Le premier concerne évidemment les transports car, pour mener une politique globale cohérente, les dizaines de milliers d'employé de l' ONU ne travaillent pas chacune dans leur coin mais doivent se concerter. D'où des déplacements. Beaucoup de déplacements, qui sont responsables pour 61% des émissions de CO2 de l'organisation. De loin le premier poste d'émissions. L 'ONU encourage alors ses collaborateurs à privilégier le train ou les vidéo-conférences. Des mesures qui ont l'air de mesurettes, mais qui sont indispensables, d'autant que certaines sous-organisations imputent jusqu'à 90% de leurs émissions aux transports aériens et routiers. 

 
Le second poste d'émission des Nations-Unies, c'est celui de l'énergie : 14%. Avec les transports, cela représente tout de même trois-quarts du bilan global. Le projet "Smart 2020" estime que d'ici 8 ans, le secteur des TIC peut-être capable de diminuer ses émissions de 15%. Pourquoi pas l' ONU ? Pour cela, le programme interne baptisé "Switch it off" devrait inciter les milliers de collaborateurs à des gestes simples mais indispensables. Le plus simple d'entre eux ? Eteindre la lumière en quittant son bureau le soir.

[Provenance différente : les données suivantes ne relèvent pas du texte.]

## src/rtl/bmp_pkg.sv

```systemverilog
package bmp_pkg;

	// Field widths of a request and a result.
	localparam int IN_W  = 17;
	localparam int VAL_W = 30;

	// Factorial table size.
	localparam int MAX_N  = 131071;
	localparam int DEPTH  = MAX_N + 1;
	localparam int IDX_W  = $clog2(DEPTH);

	// Prime modulus and the Fermat exponent p - 2.
	localparam logic [31:0]      MOD_P   = 32'd1000000007;
	localparam logic [31:0]      MOD_P2  = 32'd2000000014;
	localparam logic [31:0]      MOD_P3  = 32'd3000000021;
	localparam logic [VAL_W-1:0] EXP_INV = 30'd1000000005;
	localparam int               EXP_W   = VAL_W;

	// Barrett reciprocal floor(2^61 / p) for the modular multiplier.
	localparam logic [31:0] BARRETT_M = 32'((64'd1 << 61) / 64'd1000000007);

	// Latency of the modular multiplier in cycles.
	localparam int MM_LAT = 5;

	// Queue between front and back.
	localparam int QDEPTH = 4;
	localparam int QPTR_W = $clog2(QDEPTH);

	typedef struct packed {
		logic [IN_W-1:0] n_value;
		logic [IN_W-1:0] k_value;
	} query_t;

	typedef struct packed {
		logic [VAL_W-1:0] binom_value;
		logic             invalid;
	} result_t;

	// Classified request as it waits in the queue.
	typedef struct packed {
		logic [IDX_W-1:0] n_addr;
		logic [IDX_W-1:0] k_addr;
		logic [IDX_W-1:0] d_addr;
		logic             bad;
		logic             one;
	} qent_t;

	// Modular multiply request and response.
	typedef struct packed {
		logic             valid;
		logic [VAL_W-1:0] a;
		logic [VAL_W-1:0] b;
	} mm_req_t;

	typedef struct packed {
		logic             valid;
		logic [VAL_W-1:0] y;
	} mm_rsp_t;

	// Table write from the start-up fill.
	typedef struct packed {
		logic             fact_we;
		logic             inv_we;
		logic [IDX_W-1:0] addr;
		logic [VAL_W-1:0] data;
	} tbl_wr_t;

	typedef enum logic [2:0] {
		INIT_ZERO,
		INIT_FACT,
		INIT_POW_ACC,
		INIT_POW_SQ,
		INIT_TOP,
		INIT_INV,
		INIT_DONE
	} init_state_t;

endpackage

```

## src/rtl/bmp_if.sv

```systemverilog
interface bmp_query_if import bmp_pkg::*; ();
	logic   valid;
	logic   ready;
	query_t data;

	modport source(output valid, output data, input ready);
	modport sink(input valid, input data, output ready);
endinterface


```

## src/rtl/bmp_front.sv

```systemverilog
module bmp_front import bmp_pkg::*; (
	input  logic        clk,
	input  logic        arst_n,
	input  logic        init_busy,
	bmp_query_if.sink   query,
	input  logic        pop,
	output qent_t       head,
	output logic        head_valid
);

	qent_t             ent_q [QDEPTH];
	logic [QPTR_W-1:0] wr_q;
	logic [QPTR_W-1:0] rd_q;
	logic [QPTR_W:0]   cnt_q;
	logic              push;
	logic              do_pop;
	qent_t             cls;

	// Classify the request: rejected, trivially one, or a full product.
	always_comb begin
		cls.n_addr = IDX_W'(query.data.n_value);
		cls.k_addr = IDX_W'(query.data.k_value);
		cls.d_addr = IDX_W'(query.data.n_value - query.data.k_value);
		cls.bad    = (query.data.k_value > query.data.n_value) ||
		             (32'(query.data.n_value) > 32'(MAX_N));
		cls.one    = (query.data.k_value == '0) ||
		             (query.data.k_value == query.data.n_value);
	end

	assign query.ready = (cnt_q != (QPTR_W+1)'(QDEPTH)) && !init_busy;
	assign push        = query.valid && query.ready;
	assign head_valid  = (cnt_q != '0);
	assign do_pop      = pop && head_valid;
	assign head        = ent_q[rd_q];

	// Queue storage.
	always_ff @(posedge clk) begin
		if (push) begin
			ent_q[wr_q] <= cls;
		end
	end

	// Queue pointers.
	always_ff @(posedge clk or negedge arst_n) begin
		if (!arst_n) begin
			wr_q  <= '0;
			rd_q  <= '0;
			cnt_q <= '0;
		end else begin
			if (push) begin
				wr_q <= wr_q + QPTR_W'(1);
			end
			if (do_pop) begin
				rd_q <= rd_q + QPTR_W'(1);
			end
			cnt_q <= cnt_q + (QPTR_W+1)'(push) - (QPTR_W+1)'(do_pop);
		end
	end

endmodule

```

## src/flat_wrapper.sv

```systemverilog
// flat-port wrapper written by rule: the top's interface ports become plain ports
module bmp_front_flat import bmp_pkg::*;
  (clk, arst_n, init_busy, pop, head, head_valid, query_valid, query_data, query_ready);
  bmp_query_if query_i ();
  input  logic clk;
  input  logic arst_n;
  input  logic init_busy;
  input  logic pop;
  output qent_t head;
  output logic head_valid;
  input wire logic [$bits(query_i.valid)-1:0] query_valid;
  input wire logic [$bits(query_i.data)-1:0] query_data;
  output wire logic [$bits(query_i.ready)-1:0] query_ready;
  assign query_i.valid = query_valid;
  assign query_i.data = query_data;
  assign query_ready = query_i.ready;
  bmp_front u_core (.clk(clk), .arst_n(arst_n), .init_busy(init_busy), .query(query_i), .pop(pop), .head(head), .head_valid(head_valid));
endmodule
```

## config.mk

```make
export PLATFORM = sky130hd
export DESIGN_NAME = bmp_front_flat
export DESIGN_NICKNAME = d
export VERILOG_FILES = /design/src/rtl/bmp_pkg.sv /design/src/rtl/bmp_if.sv /design/src/rtl/bmp_front.sv /design/src/flat_wrapper.sv
export SDC_FILE = /design/constraint.sdc
export NUM_CORES = 1
export LEC_CHECK = 0
export ABC_AREA = 1
export BUFFER_PORTS_ARGS = -buffer_cell sky130_fd_sc_hd__clkbuf_2
export CORE_MARGIN = 2
export CORE_UTILIZATION = 40
export DETAILED_ROUTE_END_ITERATION = 8
export HOLD_SLACK_MARGIN = 0.03
export PLACE_DENSITY = 0.65
export SETUP_SLACK_MARGIN = 0.15
export SYNTH_ARGS = -nofsm -noshare
export SYNTH_HDL_FRONTEND = slang
export SYNTH_SLANG_ARGS = --single-unit
```

## constraint.sdc

```tcl
create_clock -name clk -period 4.68 [get_ports clk]
set_input_delay 0.936 -clock clk [delete_from_list [all_inputs] [get_ports clk]]
set_output_delay 0.936 -clock clk [all_outputs]
set_load 0.01 [all_outputs]
```

==> results by group, run 1 <==
Status
  – Status: finished clean

CTS
  – CTS-repair resized insts: 0
  – Clock buffer count from CTS: 24
  – Clk_lat worst skew: 510 ps
  – H-tree levels: 1
  – Clock root buffer: clkbuf_16
  – Clk pin slew, worst setup/hold paths: approximately 60 ps
  – Clock Tree Buf Depth: 3
  – CTS tree: built
  – CTS Sinks: 219
  – Post-CTS setup buffers: 0
  – Hold_buf cts: 0

Min path
  – Hold crit path type: in2async

Timing
  – Final Slew Violations: 0
  – Setup TNS Final: 0 ps
  – RSZ-0062 raised after global routing: false
  – Final hold vios: 0
  – Worst-margin pin slew: 1060 ps
  – Final Critical Period: approximately 3500 ps
  – Max Freq: 286 MHz
  – Max transition margin: 29.2%
  – Skew final: 5.80 ps
  – Final setup fails: 0
  – Crit share post-route: 74.8%

Global routing
  – Overflow after GRT: 0
  – Vias in the first global route: 6239
  – First-pass GRT wire length: 34.1 mm
  – Largest net degree at the start of global routing: 109
  – Initial antenna violation count: 0
  – GRT Total Usage: approximately 18%

Detailed routing
  – Metal-1 WL: 9.81 mm
  – Starting DRT DRC Count: about 400
  – Vias: 6251
  – Post-route antenna net violation count: 0
  – DRC errors left: 0
  – Vias per std cell: 5.07
  – Wire length per cell: 17.8 um
  – Met3 WL: 1.26 mm
  – DR top layer: met4
  – DR pass1 iterations: 5
  – WL final: 22.0 mm
  – Metal2 WL: just over 10 mm

Power and ir drop
  – Power Density: 580 nW/um^2
  – Worst VDD drop: roughly 0.00031 V
  – Pleak: 4.27 nW

Floorplanning
  – # rows: 56
  – IO Count: between 90 and 100
  – Core area: roughly 23000 um^2
  – Initial core utilization: about two fifths
  – Die area: between 20000 and 25000 um^2
  – Chip width: 158 um
  – DIE HEIGHT: 158 um

Critical path
  – Crit path required time: 3740 ps
  – Crit path DAT: 2560 ps
  – Critical Path Fanout Max: 29
  – Worst Setup Path Type: reg2out
  – R2R depth: 5
  – Critical Path End Type: primary output
  – Startpoint Class: register

Yosys
  – Count of cell types in the netlist: 28
  – Post-Syn Nets: between 800 and 900
  – Number of synthesis warnings: 0
  – Post-synthesis sequential area ratio: 69.2%
  – Synth Instances: 802
  – Synthesized area per cell: 11.8 um^2
  – Cell area after synthesis: 9450 um^2
  – Yosys reg bits: 219

Placed design
  – Count of input and output buffers: 93
  – Gp weighted congestion: 0.935
  – Hpwl dp: 14.5 mm

Cells and area
  – Fill cells: 2136
  – Area delta synth->final: 16.7%
  – Antenna cell count: 0
  – Leading cell types in the layout, fill and taps excluded: 212 x edfxtp_1, 116 x nor2_1, 108 x o21ai_0
  – Post-Route Utilization: between 40 and 50%
  – Layout cells sized above 1: between 15 and 20%
  – Commonest non-fill, non-tap cell in the layout: edfxtp_1
  – Post-layout nets: 963

Flow run
  – Max-cap viol count: 0
registers in the layout, summed over array words and instances (netlist names):
signal	cells
u_core.ent_q	212
u_core.rd_q	2
u_core.wr_q	2
u_core.cnt_q	3
final cells by class:
class	count	area (um^2)	area share, %
inverter	85	319	2.89
clock buffer	28	637	5.78
clock inverter	13	115	1.04
tap	319	399	3.62
multi-input combinational	464	2430	22.1
sequential	219	6540	59.3
timing repair buffer	105	581	5.27
final timing paths:
| check | start | to | slack, ps |
|---|---|---|---|
| worst max register to register | u_core.cnt_q[1] | u_core.ent_q[0][39] | 2120 |
| worst max-delay path | u_core.rd_q[1] | head[37] | 1180 |
| worst min register to register | u_core.cnt_q[2] | u_core.cnt_q[2] | 580 |
| max in group asynchronous | arst_n | u_core.rd_q[0] | 4230 |
| worst min-delay path | arst_n | u_core.cnt_q[2] | 260 |
| min in group clk | u_core.cnt_q[2] | u_core.cnt_q[2] | 580 |
report_power, final:
group	total (mW)	internal [mW]	switching [mW]
Sequential	2.51	2.42	0.0926
Clock	1.79	1.08	0.714
Combinational	2.09	0.679	1.41
synth_stat cells:
cell type	count	area, um^2
buf_6	5	56.3
nand4_1	3	18.8
clkbuf_1	16	60.1
xor2_1	9	78.8
nor2_2	2	12.5
xnor2_1	3	26.3
buf_4	2	15.0
inv_1	83	312
nand3_2	1	10.0
a31oi_2	1	12.5
nand2_2	4	25.0
and2_1	1	6.26
clkbuf_2	1	5.00
nor2_1	120	450
dfrtp_1	7	175
nor3_1	6	30.0
edfxtp_1	212	6370
inv_2	2	7.51
o22ai_1	53	332
o21ai_0	108	541
nand2_1	99	372
fa_1	2	40.0
buf_2	10	50.1
ha_1	23	288
nor4_1	2	12.5
nand3_1	14	70.1
a21oi_1	12	60.1
nor3_4	1	16.3
logic make-up after synthesis:
family	Yosys count	synth area share, %
AO/OA/AOI/OAI	174	10.0
adder cells (fa/ha/maj)	25	3.47
flip-flops	219	69.2
buffers and inverters	119	5.35
AND/OR/NAND/NOR	253	10.8
XOR/XNOR	12	1.11
metal layers:
layer	GRT usage, %	up-vias
li1	-	3015
met1	24.4	3037
met2	29.8	161
met3	2.98	38
met4	5.24	0
met5	0	-
worst max-delay path, stage by stage, from the launching register on:
cell and delay, ps:
dfrtp_1 940, buf_4 440, o21ai_0 150, o22ai_1 320, clkbuf_2 200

Ca parait bête, hein, et pourtant… 
 
D'autres efforts se portent sur la promotion de nourriture bio dans les cantines, sur les comportements au bureau pour éviter tout gaspillage de ressources… autant de gestes simples indispensables pour un organisme qui publie depuis 2008 un rapport annuel sur ses efforts pour aboutir, à terme, à une ONU capable de présenter un bilan carbone neutre. "Bonne chance", dans toutes les langues du monde.